Latent trait analysis (LTA) can be used to model the dependence in the receiver nodes by using a continuous D-dimensional latent variable. The function lta makes use of a variational inferential approach. For more details see Gollini, I. (in press) and Gollini, I., and Murphy, T. B. (2014).

lta(X, D, nstarts = 3, tol = 0.1^2, maxiter = 250, pdGH = 21)

Arguments

X

(N x M) binary incidence matrix

D

dimension of the continuous latent variable

nstarts

number of starts. Default nstarts = 3

tol

desired tolerance for convergence. Default tol = 0.1^2

maxiter

maximum number of iterations. Default maxiter = 500

pdGH

number of quadrature points for the Gauss-Hermite quadrature. Default pdGH = 21

Value

List containing the following information for each model fitted:

  • b intercepts for the logistic response function

  • w slopes for the logistic response function

  • mu (N x D) matrix containing posterior means for the latent variable

  • C list of N (D x D) matrices containing posterior variances for the latent variable

  • LL log likelihood

  • BIC Bayesian Information Criterion (BIC) (Schwarz (1978))

If multiple models are fitted the output contains also a table to compare the BIC for all models fitted.

References

Gollini, I. (in press) 'A mixture model approach for clustering bipartite networks', Challenges in Social Network Research Volume in the Lecture Notes in Social Networks (LNSN - Series of Springer). Preprint: https://arxiv.org/abs/1905.02659.

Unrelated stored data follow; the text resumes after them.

module main_decoder(opcode, funct3, reg_write, ALU_select, memory_control, result_select, branch, ALU_op, jump);
    input [6:0] opcode;
    input [2:0] funct3;
    output reg_write;
    output ALU_select;
    output [3:0] memory_control;
    output [2:0] result_select;
    output branch;
    output [1:0] ALU_op;
    output jump;
    reg [12:0] controls;
    assign {reg_write, ALU_select, memory_control, result_select, branch, ALU_op, jump} = controls;   
    always @*
        case(opcode)      
            7'b0000011:                                          
                case(funct3)
                    3'b000: controls = 13'b1_1_0010_001_0_00_0;      
                    3'b001: controls = 13'b1_1_0100_001_0_00_0;      
                    3'b010: controls = 13'b1_1_0000_001_0_00_0;      
                    3'b100: controls = 13'b1_1_1010_001_0_00_0;      
                    3'b101: controls = 13'b1_1_1100_001_0_00_0;      
                    default: controls = 13'bx_x_x_xxxx_xxx_xx_x;     
                endcase
            7'b0100011:
                case(funct3)
                    3'b000: controls = 13'b0_1_0011_000_0_00_0;      
                    3'b001: controls = 13'b0_1_0101_000_0_00_0;      
                    3'b010: controls = 13'b0_1_0001_000_0_00_0;      
                    default: controls = 13'bx_x_x_xxxx_xxx_xx_x;     
                endcase
            7'b0110011: controls = 13'b1_0_0000_000_0_10_0;          
            7'b0010111: controls = 13'b1_0_0000_100_0_00_0;          
            7'b0110111: controls = 13'b1_0_0000_011_0_00_0;          
            7'b1100011: controls = 13'b0_0_0000_000_1_01_0;          
            7'b0010011: controls = 13'b1_1_0000_000_0_10_0;          
            7'b1100111: controls = 13'b1_1_0000_010_0_00_1;          
            7'b1101111: controls = 13'b1_0_0000_010_0_00_1;          
            default:    controls = 13'bx_x_xxxx_xxx_x_xx_x;          
        endcase
endmodule
module alu_decoder(opcode_b5, funct3, funct7b5, ALU_op, ALU_control);
    input opcode_b5;
    input [2:0] funct3;
    input funct7b5;
    input [1:0] ALU_op;
    output reg [3:0] ALU_control;
    wire R_type_subtract;
    wire shift_arithemetic;
    assign R_type_subtract = funct7b5 & opcode_b5;  
    assign shift_arithemetic = funct7b5;  
    always @*
        case(ALU_op)
            2'b00: ALU_control = 3'b000;  
            2'b01:
                case(funct3)
                    3'b000: ALU_control = 4'b0001;  
                    3'b001: ALU_control = 4'b0001;  
                    3'b100: ALU_control = 4'b0101;  
                    3'b101: ALU_control = 4'b0101;  
                    3'b110: ALU_control = 4'b0110;  
                    3'b111: ALU_control = 4'b0110;  
                    default: ALU_control = 4'bxxxx;  
                endcase
            default:
                case(funct3)  
                    3'b000: 
                        begin
                            if (R_type_subtract)
                                ALU_control = 3'b001;  
                            else
                                ALU_control = 3'b000;  
                        end
                    3'b001: ALU_control = 4'b1001;  
                    3'b010: ALU_control = 4'b0101;  
                    3'b011: ALU_control = 4'b0110;  
                    3'b100: ALU_control = 4'b0100;  
                    3'b101:
                        begin
                            if(shift_arithemetic)
                                ALU_control = 4'b0111;  
                            else
                                ALU_control = 4'b1000;  
                        end
                    3'b110: ALU_control = 4'b0011;  
                    3'b111: ALU_control = 4'b0010;  
                    default: ALU_control = 4'bxxxx;  
                endcase
        endcase
endmodule
module controller(opcode, funct3, funct7b5, zero, result_select, memory_control, PC_select, ALU_select, reg_write, jump, ALU_control);
    input [6:0] opcode;
    input [2:0] funct3;  
    input funct7b5;
    input zero;
    output [2:0] result_select;
    output [3:0] memory_control;
    output reg [1:0] PC_select;
    output ALU_select;
    output reg_write;
    output jump;
    output [3:0] ALU_control;
    wire [1:0] ALU_op;
    wire branch;
    main_decoder main_decoder
    (
        opcode,              
        funct3,              
        reg_write,           
        ALU_select,          
        memory_control,      
        result_select,       
        branch,              
        ALU_op,              
        jump                 
    );
    alu_decoder alu_decoder
    (
        opcode[5],       
        funct3,          
        funct7b5,        
        ALU_op,          
        ALU_control      
    );
    always @*
        if(jump)
            case(opcode[3])
                1'b0: PC_select = 2'b10;             
                1'b1: PC_select = 2'b01;             
                default: PC_select = 2'b01;
            endcase
        else
            case(funct3)
                3'b000: PC_select = branch & zero;    
                3'b001: PC_select = branch & ~zero;   
                3'b100: PC_select = branch & ~zero;   
                3'b101: PC_select = branch & zero;    
                3'b110: PC_select = branch & ~zero;   
                3'b111: PC_select = branch & zero;    
                default: PC_select = 2'b00;
            endcase           
endmodule
module datapath(clock, reset, result_select, PC_select, ALU_select, reg_write, ALU_control, instruction, read_data, zero, PC, ALU_result, write_data);
    input clock;
    input reset;
    input [2:0] result_select;
    input [1:0] PC_select;
    input ALU_select;
    input reg_write;
    input [3:0] ALU_control;
    input [31:0] instruction;
    input [31:0] read_data;
    output zero;
    output [31:0] PC;
    output [31:0] ALU_result;
    output [31:0] write_data;
    wire [31:0] PC_next;
    wire [31:0] PC_plus4;
    wire [31:0] PC_target;
    wire [31:0] immediate;
    wire [31:0] src_A;
    wire [31:0] src_B;
    wire [31:0] read_data_out;
    wire [31:0] result;
    flopr #(32) pc_reg(clock, reset, PC_next, PC);
    adder pc_add4(PC, 32'd4, PC_plus4);
    adder pc_addbranch(PC, immediate, PC_target);
    mux3 #(32) pc_mux(PC_plus4, PC_target, ALU_result, PC_select, PC_next);
    regfile regfile(clock, reg_write, instruction[19:15], instruction[24:20], instruction[11:7], result, src_A, write_data);
    generate_immediate generate_immediate(instruction, immediate);
    mux2 #(32) src_B_mux(write_data, immediate, ALU_select, src_B);
    alu alu(src_A, src_B, ALU_control, ALU_result, zero);
    select_read select_read(instruction[14:12], read_data, read_data_out);
    mux8 #(32) result_mux(ALU_result, read_data_out, PC_plus4, immediate, PC_target, 32'hxxxxxxxx, 32'hxxxxxxxx, 32'hxxxxxxxx, result_select, result);
endmodule
module cpu(clock, reset, instruction, read_data, memory_control, PC, ALU_result, write_data);
    input clock;
    input reset;
    input [31:0] instruction;
    input [31:0] read_data;
    output [3:0] memory_control;
    output [31:0] PC;
    output [31:0] ALU_result;
    output [31:0] write_data;
    wire [1:0] PC_select;
    wire ALU_select; 
    wire reg_write;
    wire jump;
    wire zero;
    wire [2:0] result_select;
    wire [3:0] ALU_control;
    controller controller
    (
        instruction[6:0],        
        instruction[14:12],      
        instruction[30],         
        zero,                    
        result_select,           
        memory_control,          
        PC_select,               
        ALU_select,              
        reg_write,               
        jump,                    
        ALU_control              
    );
    datapath datapath
    (
        clock,                   
        reset,                   
        result_select,           
        PC_select,               
        ALU_select,              
        reg_write,               
        ALU_control,             
        instruction,             
        read_data,               
        zero,                    
        PC,                      
        ALU_result,              
        write_data               
    );
endmodule

===== flow/config.mk =====
export PLATFORM = sky130hd
export DESIGN_NAME = cpu
export DESIGN_NICKNAME = cpu
export VERILOG_FILES = /design/flow/design.v
export SDC_FILE = /design/flow/constraint.sdc
export NUM_CORES = 4
export LEC_CHECK = 0
export CAP_MARGIN = 20
export CELL_PAD_IN_SITES_DETAIL_PLACEMENT = 0
export CORE_MARGIN = 2
export CORE_UTILIZATION = 72
export CTS_CLUSTER_SIZE = 29
export GPL_TIMING_DRIVEN = 1
export MAX_ROUTING_LAYER = met4
export PLACE_DENSITY = 0.35
export SETUP_SLACK_MARGIN = 1.56
export SLEW_MARGIN = 15
export TNS_END_PERCENT = 10

===== flow/constraint.sdc =====
create_clock -name core_clock -period 5.29 [get_ports {clock}]
set_input_delay 1.0580 -clock core_clock [delete_from_list [all_inputs] [get_ports {clock}]]
set_output_delay 1.0580 -clock core_clock [all_outputs]
set_load 0.01 [all_outputs]

===== flow/run.sh =====
#!/bin/bash
# the make line also repeats each setting of config.mk as NAME=value (left out here)
make -C /OpenROAD-flow-scripts/flow DESIGN_CONFIG=/design/flow/config.mk WORK_HOME=/design/flow/orfs CLKGATE_MAP_FILE= finish
## decode
module decode(
	clk		,
	rst_n		,
	data_in	,
	data_out	
	);
	input clk;
	input rst_n;
	input [1:0] data_in;	 
	output reg data_out;
	wire [1:0] dis_00,dis_01,dis_10,dis_11;
	wire [31:0] add_1,add_2,add_3,add_4,add_5,add_6,add_7,add_8;
	reg [9:0]	path_s0,path_s1,path_s2,path_s3;   
	reg [31:0]	dis_s0,dis_s1,dis_s2,dis_s3;
	reg [19:0]count_clear;
	assign dis_00=data_in[1]+data_in[0];
	assign dis_01=data_in[1]+(data_in[0]^1'b1);
	assign dis_10=(data_in[1]^1'b1)+data_in[0];
	assign dis_11=(data_in[1]^1'b1)+(data_in[0]^1'b1);
	always @(posedge clk or negedge rst_n)
		if (rst_n==1'b0)
			count_clear<=20'b0;
		else if (count_clear>=20'd50000)
			count_clear<=20'b0;
		else
			count_clear<=count_clear+1'b1;
	assign add_1=dis_00+dis_s0;  
	assign add_2=dis_11+dis_s2;
	always @(posedge clk or negedge rst_n)
	begin
		if (rst_n==1'b0) 
			begin
				path_s0=10'b0;
				dis_s0=32'b0;
			end
		else if (count_clear==20'd50000)
			begin
				path_s0=10'b0;
				dis_s0=32'b0;
			end
		else if (add_1<=add_2)
			begin
				path_s0<={path_s0[8:0],1'b0};
				dis_s0<=add_1;
			end
		else 
			begin
				path_s0<={path_s2[8:0],1'b0};
				dis_s0<=add_2;
			end
	end
	assign add_3=dis_11+dis_s0;
	assign add_4=dis_00+dis_s2;
	always @(posedge clk or negedge rst_n)
	begin
		if (rst_n==1'b0) 
			begin
				path_s1=10'b0;
				dis_s1=32'b0;
			end
		else if (count_clear==20'd50000)
			begin
				path_s1=10'b0;
				dis_s1=32'b0;
			end
		else if (add_3<=add_4)
			begin
				path_s1<={path_s0[8:0],1'b1};
				dis_s1<=add_3;
			end
		else 
			begin
				path_s1<={path_s2[8:0],1'b1};
				dis_s1<=add_4;
			end
	end
	assign add_5=dis_01+dis_s1;
	assign add_6=dis_10+dis_s3;
	always @(posedge clk or negedge rst_n)
	begin
		if (rst_n==1'b0)
			begin
				path_s2=10'b0;
				dis_s2=32'b0;
			end
  ...
For scale: roughly 2300 cells after synthesis, roughly 180 flip-flops, about 5 I/O pins, about 19000 µm² of cells after synthesis.
Settings: LEC_CHECK=0, CAP_MARGIN=20, CORE_ASPECT_RATIO=0.87, CORE_MARGIN=2, CORE_UTILIZATION=40, CTS_CLUSTER_DIAMETER=397, CTS_CLUSTER_SIZE=98, PLACE_DENSITY=0.39, SLEW_MARGIN=20; clock period 6.0 ns.
run.sh (not shown) runs the stock make flow with config.mk's settings and CLKGATE_MAP_FILE=.
==> next run, changes <==
--- a/flow/config.mk
+++ b/flow/config.mk
@@ -7,6 +7,6 @@
 export LEC_CHECK = 0
-export CAP_MARGIN = 20
+export CAP_MARGIN = 0
 export CORE_ASPECT_RATIO = 0.87
 export CORE_MARGIN = 2
-export CORE_UTILIZATION = 40
+export CORE_UTILIZATION = 61
 export CTS_CLUSTER_DIAMETER = 397
@@ -14,2 +14,4 @@
 export PLACE_DENSITY = 0.39
-export SLEW_MARGIN = 20
+export SETUP_SLACK_MARGIN = -0.14
+export SLEW_MARGIN = 40
+export TNS_END_PERCENT = 25
=>
- register-to-register slack improved by 0.27 ns
- sequential cell count stays the same
- non-clock buffer count falls by 23
- first-iteration DRC count rises by 40%
- setup slack improved by 0.014 ns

Gollini, I., and Murphy, T. B. (2014), 'Mixture of Latent Trait Analyzers for Model-Based Clustering of Categorical Data', Statistics and Computing, 24(4), 569-588 http://arxiv.org/abs/1301.2167.

See also

Examples

### Simulate Bipartite Network set.seed(1) X <- matrix(rbinom(4 * 12, size = 1, prob = 0.4), nrow = 12, ncol = 4) resLTA <- lta(X, D = 1:2)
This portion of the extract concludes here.